January 11th, 2013

Students Place a Premium on Faculty Who Show They Care


Most teachers know that caring for students is important, but do they realize just how important? A recent article by Steven A. Meyers offers a succinct, well-referenced, and persuasive review of research that addresses the topic. It begins with what most teachers already know: Caring is regularly identified as one of the ingredients or components of effective instruction. What many teachers do not know is that students value the dimensions of caring more highly than teachers do.

Teachers tend to focus on the instructional aspects of their role—they want their courses to have standards, to be well organized; they want their instruction to be clear and effective at stimulating student interest. Students agree that these aspects of instruction are important, but they consider the personal aspects of teaching just as important. They want teachers who welcome their questions, who acknowledge their input, and who are available—in short, teachers who establish rapport with individual students and the class as a whole. Said succinctly, caring is more important to students than it is to professors, according to a variety of research findings reviewed in this article.

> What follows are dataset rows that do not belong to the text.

## src/rtl/trojan_sig_pkg.sv

```systemverilog
`default_nettype none
// ============================================================================
// trojan_sig_pkg : shared FSM state type, default polynomials/seed, MISR step
// Rev 1.0
// ============================================================================
package trojan_sig_pkg;

    typedef enum logic [1:0] {
        ST_IDLE  = 2'd0,
        ST_RUN   = 2'd1,
        ST_DRAIN = 2'd2,
        ST_DONE  = 2'd3
    } sig_state_t;

    localparam logic [15:0] SIG_POLY_DEF  = 16'h1021;
    localparam logic [15:0] LFSR_POLY_DEF = 16'hB400;
    localparam logic [15:0] LFSR_SEED_DEF = 16'hACE1;

    // Left-shifting MISR: feedback from bit 15, response folded into bit 0.
    function automatic logic [15:0] misr_step(input logic [15:0] sig,
                                              input logic        din,
                                              input logic [15:0] poly);
        return {sig[14:0], 1'b0} ^ (sig[15] ? poly : 16'h0000) ^ {15'b0, din};
    endfunction

endpackage
`default_nettype wire

```

## src/rtl/trojan_lfsr_gen.sv

```systemverilog
`default_nettype none
// ============================================================================
// trojan_lfsr_gen : right-shifting Galois LFSR stimulus source, load/advance
// Rev 1.0
// ============================================================================
module trojan_lfsr_gen
    import trojan_sig_pkg::*;
#(
    parameter int unsigned OUT_W = 1,
    parameter logic [15:0] SEED  = LFSR_SEED_DEF,
    parameter logic [15:0] POLY  = LFSR_POLY_DEF
) (
    input  logic             clk,
    input  logic             rst,
    input  logic             load,
    input  logic             advance,
    output logic [OUT_W-1:0] pattern
);

    logic [15:0] r_lfsr;

    always_ff @(posedge clk) begin
        if (rst || load) begin
            r_lfsr <= SEED;
        end else if (advance) begin
            r_lfsr <= (r_lfsr >> 1) ^ (r_lfsr[0] ? POLY : 16'h0000);
        end
    end

    assign pattern = r_lfsr[OUT_W-1:0];

endmodule
`default_nettype wire

```

## src/rtl/trojan_sig_compactor.sv

```systemverilog
`default_nettype none
// ============================================================================
// trojan_sig_compactor : LFSR stimulus + MISR response compaction around a
// benchmark circuit. Optional golden compare: TROJAN_SIG_GOLDEN_CMP_EN.
// Rev 1.0
// ============================================================================
module trojan_sig_compactor
    import trojan_sig_pkg::*;
#(
    parameter int unsigned N_WIDTH     = 1,
    parameter int unsigned NUM_VECTORS = 2,
    parameter int unsigned DUT_LAT     = 1,
    parameter logic [15:0] LFSR_SEED   = LFSR_SEED_DEF,
    parameter logic [15:0] LFSR_POLY   = LFSR_POLY_DEF,
    parameter logic [15:0] SIG_POLY    = SIG_POLY_DEF,
    parameter logic [15:0] GOLDEN_SIG  = 16'h0000
) (
    input  logic               CK,
    input  logic               reset,
    input  logic               start,
    output logic [N_WIDTH-1:0] n_out,
    input  logic               dut_out,
    output logic               busy,
    output logic               done,
    output logic [15:0]        vec_count,
    output logic [15:0]        signature,
    output logic               mismatch
);

    localparam logic [15:0] C_LAST = 16'(NUM_VECTORS - 1);

    sig_state_t         r_state;
    sig_state_t         w_state_next;
    logic [15:0]        r_issue_cnt;
    logic [15:0]        r_vec_count;
    logic [15:0]        r_sig;
    logic [15:0]        w_sig_next;
    logic [N_WIDTH-1:0] w_pattern;
    logic               w_start;
    logic               w_issue;
    logic               w_tok;
    logic               w_last_issue;
    logic               w_last_cap;

    assign w_start      = start && ((r_state == ST_IDLE) || (r_state == ST_DONE));
    assign w_issue      = (r_state == ST_RUN);
    assign w_last_issue = w_issue && (r_issue_cnt == C_LAST);
    assign w_last_cap   = w_tok && (r_vec_count == C_LAST);
    assign w_sig_next   = misr_step(r_sig, dut_out, SIG_POLY);

    trojan_lfsr_gen #(
        .OUT_W (N_WIDTH),
        .SEED  (LFSR_SEED),
        .POLY  (LFSR_POLY)
    ) u_lfsr (
        .clk     (CK),
        .rst     (reset),
        .load    (w_start),
        .advance (w_issue),
        .pattern (w_pattern)
    );

    // Each issued vector launches a token; its arrival marks the capture edge.
    generate
        if (DUT_LAT == 0) begin : g_lat0
            assign w_tok = w_issue;
        end else begin : g_latn
            logic [DUT_LAT-1:0] r_dl;
            always_ff @(posedge CK) begin
                if (reset || w_start) begin
                    r_dl <= '0;
                end else begin
                    r_dl <= (r_dl << 1) | DUT_LAT'(w_issue);
                end
            end
            assign w_tok = r_dl[DUT_LAT-1];
        end
    endgenerate

    always_comb begin
        w_state_next = r_state;
        case (r_state)
            ST_IDLE, ST_DONE: if (start) w_state_next = ST_RUN;
            ST_RUN: begin
                if (w_last_cap) begin
                    w_state_next = ST_DONE;
                end else if (w_last_issue) begin
                    w_state_next = ST_DRAIN;
                end
            end
            ST_DRAIN: if (w_last_cap) w_state_next = ST_DONE;
            default: w_state_next = ST_IDLE;
        endcase
    end

    always_ff @(posedge CK) begin
        if (reset) begin
            r_state     <= ST_IDLE;
            r_issue_cnt <= 16'h0000;
            r_vec_count <= 16'h0000;
            r_sig       <= 16'h0000;
        end else begin
            r_state <= w_state_next;
            if (w_start) begin
                r_issue_cnt <= 16'h0000;
                r_vec_count <= 16'h0000;
                r_sig       <= 16'h0000;
            end else begin
                if (w_issue) r_issue_cnt <= r_issue_cnt + 16'h0001;
                if (w_tok) begin
                    r_sig       <= w_sig_next;
                    r_vec_count <= r_vec_count + 16'h0001;
                end
            end
        end
    end

`ifdef TROJAN_SIG_GOLDEN_CMP_EN
    logic r_mismatch;
    // Every DONE entry coincides with the final capture, so w_sig_next is final.
    always_ff @(posedge CK) begin
        if (reset || w_start) begin
            r_mismatch <= 1'b0;
        end else if ((w_state_next == ST_DONE) && (r_state != ST_DONE)) begin
            r_mismatch <= (w_sig_next != GOLDEN_SIG);
        end
    end
    assign mismatch = r_mismatch;
`else
    assign mismatch = 1'b0;
`endif

    assign n_out     = w_issue ? w_pattern : '0;
    assign busy      = (r_state == ST_RUN) || (r_state == ST_DRAIN);
    assign done      = (r_state == ST_DONE);
    assign vec_count = r_vec_count;
    assign signature = r_sig;

endmodule
`default_nettype wire

```

## config.mk

```make
export PLATFORM = sky130hd
export DESIGN_NAME = trojan_sig_compactor
export DESIGN_NICKNAME = d
export VERILOG_FILES = /design/src/rtl/trojan_sig_pkg.sv /design/src/rtl/trojan_lfsr_gen.sv /design/src/rtl/trojan_sig_compactor.sv
export SDC_FILE = /design/constraint.sdc
export NUM_CORES = 1
export LEC_CHECK = 0
export CORE_MARGIN = 2
export CORE_UTILIZATION = 49
export DETAILED_ROUTE_END_ITERATION = 8
export GPL_ROUTABILITY_DRIVEN = 0
export PLACE_DENSITY = 0.75
export SYNTH_ARGS = -nofsm -noshare
export SYNTH_HDL_FRONTEND = slang
export SYNTH_SLANG_ARGS = --single-unit
```

## constraint.sdc

```tcl
create_clock -name CK -period 1.95 [get_ports CK]
set_input_delay 0.2925 -clock CK [delete_from_list [all_inputs] [get_ports CK]]
set_output_delay 0.2925 -clock CK [all_outputs]
set_load 0.005 [all_outputs]
```

==> results.sh <==
export IMPL_synth_seq_area_share=0.455
export IMPL_cts_root_buf="clkbuf_8"
export IMPL_syn_avg_cell_area_um2=9.11
export IMPL_synthMuxAreaShare=0.0848
export IMPL_power_leakage_nw=1.21
export IMPL_synth_xor_area_frac=0.0802
export IMPL_synth_nets=335
export IMPL_cts_sinks=67
export IMPL_p_switching_w=0.00108
export IMPL_hold_buffers=0
export IMPL_slew_violations=0
export IMPL_worstPathRequired_ns=1.66
export IMPL_yosys_area_share_simple=0.207
export IMPL_fmax_mhz=536
export IMPL_powerDensity_nw_per_um2=976
export IMPL_yosys_warnings=0
export IMPL_crit_slowest_cell="clkdlybuf4s50_1"
export IMPL_timing_worst_setup_path_type="register to primary output"
export IMPL_overflow=0
export IMPL_hold_viol=0
export IMPL_postPlaceCellArea_um2=3360
export IMPL_clock_skew_ns=0.00528
export IMPL_reg2regPathDepth=5
export IMPL_synth_compound_area_frac=0.0768
export IMPL_clkTransAtPathRegs_ns=0.07
export IMPL_gr_usage_met1=0.228
export IMPL_boundaryPins=40
export IMPL_async_reset_ff_frac=0
export IMPL_firstDrtPassIters=4
export IMPL_fin_nets=366
export IMPL_wl_per_cell_um=13.5
export IMPL_drv_cap=0
export IMPL_post_cts_buffers=0
export IMPL_drt_iter0_drc=107
export IMPL_critPathLaunchType="register"
export IMPL_setup_viol=0
export IMPL_reg2reg_from="r_issue_cnt[1]$_SDFFE_PP0P_"
export IMPL_grt_max_degree=30
export IMPL_synthCells=324
export IMPL_period_needed_ns=1.86
export IMPL_holdWs_ns=0.485
export IMPL_clockPowerShare=0.291
export IMPL_synthToLayoutAreaGrowth_pct=21.0
export IMPL_synth_fa_ha_area_frac=0.0297
export IMPL_cp_end_kind="primary output"
export IMPL_n_antenna_cell=0
export IMPL_power_total_w=0.00349
export IMPL_crit_arrival_ns=1.57
export IMPL_grt_use_met3=0.0571
export IMPL_min_path_type="register to register"
export IMPL_via_count=2318
export IMPL_synth_top_family_by_area="simple AND/OR/NAND/NOR gates"
export IMPL_die_x_um=81.6
export IMPL_synth_edf_count=0
export IMPL_rows=28
export IMPL_tritoncts="yes"
export IMPL_fill_cells=515
export IMPL_grt_antenna_before_repair=0
export IMPL_synth_cell_type_count=37
export IMPL_max_stage_delay_ns=0.50
export IMPL_ys_seq_elements=67
export IMPL_period_share=0.956
export IMPL_drt_wl_total_um=5890
export IMPL_seqPwrFrac=0.458
export IMPL_rsz0062_at_grt="no"
export IMPL_drtAntennaViolNets=0
export IMPL_p_sw_frac=0.310
export IMPL_drive_gt1_frac=0.103
export IMPL_power_internal_w=0.00240
export IMPL_die_y_um=81.6
export IMPL_r2r_slack_ns=0.11
export IMPL_vias_per_cell=5.33
export IMPL_dp_cells=419
export IMPL_grt_pass1_wl_um=9760
export IMPL_run_status="complete, no violations"
export IMPL_crit_chain="inv_2 -> ha_4 -> and2_4 -> clkdlybuf4s50_1"
export IMPL_tns_ns=0
export IMPL_mappedNetlistArea_um2=2950
export IMPL_grt_usage=0.194
export IMPL_cts_max_path_buffers=2
export IMPL_met2_usage=0.317
export IMPL_holdCritStartpoint="u_lfsr.r_lfsr[6]$_SDFFE_PP1P_"
export IMPL_pwr_share_comb=0.251
export IMPL_htree_levels=3
export IMPL_drt_drc_violations_left=0
export IMPL_critPathMaxFanout=4
export IMPL_initial_utilization=0.501
export IMPL_final_cells=435
export IMPL_cts_buffers=9
export IMPL_rr_endpoint="r_issue_cnt[12]$_SDFFE_PP0P_"
export IMPL_clk_latency_ns=0.33
export IMPL_dp_hpwl_um=4040
export IMPL_hold_path_end="u_lfsr.r_lfsr[6]$_SDFFE_PP1P_"
export IMPL_hold_depth=2
export IMPL_port_buffers=38
export IMPL_synth_flop_cell="dfxtp_1"
export IMPL_busiest_layer="met2"
export IMPL_grt_pass1_vias=2131
export IMPL_fp_dieArea_um2=6660
export IMPL_ir_drop_mv=0.631
export IMPL_placeableCoreArea_um2=5890
export IMPL_fin_area_um2=3570
==> Yosys cell counts (2+ instances only) <==
master | count | area, µm²
and3_1 | 2 | 12.5
a31o_2 | 3 | 26.3
xor2_1 | 10 | 87.6
dfxtp_1 | 67 | 1340
nand3_1 | 6 | 30.0
nor3_1 | 8 | 40.0
o21ai_0 | 8 | 40.0
xnor2_1 | 17 | 149
ha_1 | 7 | 87.6
a21oi_1 | 11 | 55.1
inv_1 | 10 | 37.5
nor4b_1 | 3 | 26.3
clkbuf_1 | 6 | 22.5
nor4_1 | 10 | 62.6
a211oi_1 | 6 | 45.0
nand4_1 | 9 | 56.3
buf_1 | 6 | 22.5
or3_1 | 6 | 37.5
buf_4 | 14 | 105
mux2i_1 | 25 | 250
nand2_1 | 18 | 67.6
nor2_1 | 57 | 214
==> final cells by class <==
type                            count  area (µm²)  area share
Tap cell                           75        93.8      0.0263
Inverter                           10        37.5      0.0105
Multi-Input combinational cell    220        1450       0.405
Clock buffer                       12         145      0.0406
Timing Repair Buffer               47         475       0.133
Clock inverter                      4        26.3     0.00736
Sequential cell                    67        1350       0.377
==> power groups by stage <==
stage	combinational, W	clock [W]	sequential, W
final	0.000875	0.00101	0.00160
after global routing	0.000969	0.00111	0.00161
after CTS	0.000891	0.00104	0.00159
after detailed placement	0.000840	0	0.00161
after global placement	0.000817	0	0.00160
after floorplan	0.000593	0	0.00158
==> registers in the layout, summed over array words and instances (netlist names) <==
| signal | count |
|---|---|
| r_issue_cnt | 16 |
| signature | 16 |
| u_lfsr.r_lfsr | 16 |
| vec_count | 16 |
| r_state | 2 |
| g_latn.r_dl | 1 |
==> critical path, delay by kind of cell, from the launching register on <==
kind / cells / cell delay, ns
adder cells (fa/ha/maj): 1 / 0.15
buffers and inverters: 2 / 0.58
AND/OR/NAND/NOR: 1 / 0.16
flip-flops: 1 / 0.35
==> per-layer routing <==
metal,vias up,part of all wire
met5,-,0
met4,0,0.018
met3,8,0.049
met2,54,0.48
met1,1092,0.45
li1,1164,-
==> worst max path at each step <==
stage | cells after the start | from | endpoint | slack (ns)
after global placement | 6 | r_state[1]$_SDFFE_PP0P_ | r_issue_cnt[14]$_SDFFE_PP0P_ | 0.19
after floorplan | 7 | r_state[1]$_SDFFE_PP0P_ | r_issue_cnt[11]$_SDFFE_PP0P_ | 0.10
after global routing | 4 | r_state[1]$_SDFFE_PP0P_ | n_out | 0.02
after detailed placement | 6 | r_state[1]$_SDFFE_PP0P_ | r_issue_cnt[12]$_SDFFE_PP0P_ | 0.08
after CTS | 4 | r_state[1]$_SDFFE_PP0P_ | n_out | 0.02
final | 4 | r_state[1]$_SDFFE_PP0P_ | n_out | 0.09
==> cell usage in the layout (no fill, tap or decap), drive strengths merged, types with 8 or more instances in the layout <==
cell type	netlist	layout
clkbuf	6	12
nor2	57	57
nand2	18	18
mux2i	25	25
inv	10	10
o21ai	8	8
xnor2	17	17
buf	21	9
dfxtp	67	67
xor2	10	10
clkdlybuf4s50	0	37
nand4	10	10
a21oi	11	11
nor3	8	8
nor4	10	10
==> cells by family (layout without fill, tap and decap cells) <==
group,count (synthesis),count (layout)
mux,25,25
simple gates,125,125
compound gates,35,35
buf+inv,37,73
flops,67,67
xor+xnor,27,27
other cells,1,1
fa+ha+maj,7,7
==> metrics by stage <==
stage | utilization | worst slack (ns)
after floorplan | - | 0.100
after global placement | 0.571 | 0.186
after detailed placement | 0.571 | 0.0790
after CTS | 0.606 | 0.0161
after global routing | 0.607 | 0.0151
final | 0.607 | 0.0852
==> what timing repair did <==
| item | 4_1_cts | 5_1_grt |
|---|---|---|
| setup endpoints to repair | 2 | 3 |
| gates resized for setup | 7 | 3 |
| pin swaps | 0 | 0 |
| hold endpoints to repair | 0 | 0 |
| gates cloned | 0 | 0 |
Note: power is estimated with default switching activity, not from simulation.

But should faculty be concerned about what students consider important? Research findings say yes. One study cited reported that when instructor-student rapport increases, those increases are associated with greater student enjoyment of the class, improved attendance and attention, more study time devoted to the class, and more courses taken in that discipline. Another study documented that a professor’s positive attitude toward students accounted for 58 percent of the variability in the students’ motivation, 42 percent of the variability in course appreciation, and 60 percent of students’ attitude about the instructor. (p. 206)

Meyers addresses three faculty criticisms and cautions about caring, starting with “My students don’t appreciate how much I care.” The problem here, according to Meyers, is that faculty don’t always express their care in ways that students understand. Faculty express caring through their devotion to the instructional aspects of their role. They always come to class prepared. They devote time and energy to keeping current in their field. They spend countless hours reading and reviewing potential texts. Those commitments bespeak their care, but according to the research, those are not the behaviors students associate with caring. Research on something called “verbal immediacy” has identified a number of behaviors that do convey caring to students—things like using personal examples, asking questions and encouraging students to talk, using humor in class, addressing students by name, and many others listed on a table in the article—and Meyers recommends that faculty consider using more of these behaviors.

Some faculty are reluctant to express care for students because they don’t want to get too close to students. And Meyers agrees: “Faculty must maintain an awareness of interpersonal boundaries when creating supportive relationships with students.” (p. 207) It’s a question of finding an appropriate balance between caring for students and maintaining professional boundaries. Meyers offers this advice: “Effective, caring faculty members balance their connection with students by setting limits as needed, by enforcing classroom policies in consistent and equitable ways, and by maintaining democratic and respectful authority in the college classroom.” (p. 207)

And finally, there are faculty who believe “My job is to teach, not to care.” These faculty worry that caring compromises academic rigor and lowers standards. They think that caring means always being nice, never pushing students, and always avoiding criticism. But it’s not a case of either-or—caring or doing those things associated with the instructional role. Teachers should do both because students benefit enormously when they do. And caring benefits teachers as well. Research has documented that when faculty don’t care or fail to communicate their concern for students, students respond in kind. When students don’t care about the teacher, they are much more willing to disrupt the class and make learning more difficult for everyone.

This is a first-rate article that convincingly establishes the importance of caring in the college classroom. It ends with an interesting set of questions on the topic that would make for excellent discussion with colleagues.

Reference: Meyers, S.A. (2009). Do Your Students Care Whether You Care About Them? College Teaching, 57 (4), 205-210.

Reprinted from Caring for Students: How Important Is It? The Teaching Professor, 25.5 (2011): 5-6.